# Trying to make sense of Hymer models



## Howlinwolf (Aug 25, 2008)

We are looking for our first MH and have found two models which would suit. They are B584 and B 564. They have at least 3 belted seats and will sleep 3 and are around 6 metres long. However I have just noticed model B544 in ads for sale and wonder whether this model would also suit and what the difference is between it and the B584 and B564. We have been able to look round the latter two at Brownhills Clifton but not the B544.
I would appreciate any information from any users experienced with any or all models.


----------



## hogan (Oct 31, 2006)

Try this site it may help

http://www.dmiuk.com/sale_hylay.php


----------



## Steamdrivenandy (Jun 18, 2007)

What's even more confusing is that the layouts changed quite a bit over the years and there are options on seating which change the layouts quite drastically as well. Also the length have changed. The 544 was under 6m long but is now a bit over 6m.

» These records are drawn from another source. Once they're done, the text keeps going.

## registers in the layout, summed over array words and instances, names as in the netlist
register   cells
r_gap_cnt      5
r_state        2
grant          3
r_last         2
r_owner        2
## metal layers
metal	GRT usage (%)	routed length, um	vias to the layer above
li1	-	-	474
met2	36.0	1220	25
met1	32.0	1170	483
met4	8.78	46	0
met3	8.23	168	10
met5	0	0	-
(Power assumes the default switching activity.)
<file path="config.mk">
export PLATFORM = sky130hd
export DESIGN_NAME = lc2k_mc_ctrl
export DESIGN_NICKNAME = d
export VERILOG_FILES = /design/src/rtl/lc2k_mc_ctrl.sv
export SDC_FILE = /design/constraint.sdc
export NUM_CORES = 1
export LEC_CHECK = 0
export ABC_AREA = 1
export BUFFER_PORTS_ARGS = -buffer_cell sky130_fd_sc_hd__buf_2
export CAP_MARGIN = 20
export CELL_PAD_IN_SITES_DETAIL_PLACEMENT = 1
export CELL_PAD_IN_SITES_GLOBAL_PLACEMENT = 1
export CORE_ASPECT_RATIO = 1.1
export CORE_UTILIZATION = 23
export CTS_BUF_LIST = sky130_fd_sc_hd__clkbuf_8 sky130_fd_sc_hd__clkbuf_16
export DETAILED_ROUTE_END_ITERATION = 8
export GPL_ROUTABILITY_DRIVEN = 0
export GPL_TIMING_DRIVEN = 0
export PLACE_DENSITY_LB_ADDON = 0.1
export SYNTH_ARGS = -nofsm -noshare
export SYNTH_HDL_FRONTEND = slang
export SYNTH_SLANG_ARGS = --single-unit
</file>
<file path="constraint.sdc">
create_clock -name clk -period 1.1 [get_ports clk]
set_input_delay 0.11 -clock clk [delete_from_list [all_inputs] [get_ports clk]]
set_output_delay 0.11 -clock clk [all_outputs]
set_load 0.01 [all_outputs]
</file>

All very confusing and meant to confuse the enemy (don't mention the war).

SDA


----------



## joedenise (Jul 20, 2007)

We have a B544 and it has 6 belted seats, including driver and passenger. All 4 dinette seats have 3 point seat belts. Don't know if all 544s are the same. Our is a 98 model.


----------



## ardgour (Mar 22, 2008)

There are a number of variations within each model number so you can get an idea of overall length from the model number within a particular year (as has already been said the 544 has increased in length) but you have to check the spec for each vehicle I am afraid because it depends what layout or variation the original owner asked for


----------



## mangothemadmonk (Aug 6, 2006)

We were lucky as we had borrowed a friends Hymer and found in that the layout we wanted.

We went on the search for a 584 but did look in others. Take your time on your search. Test the beds are long enough. If there are to be more that 2 people using the MH take them with you and walk about inside. Will storage be ample for your needs. Make up any spare beds and test the are long enough and when up wont be in anyone elses way if you need the loo at night.

Take your time choosing.

Good luck.

Johnny F


----------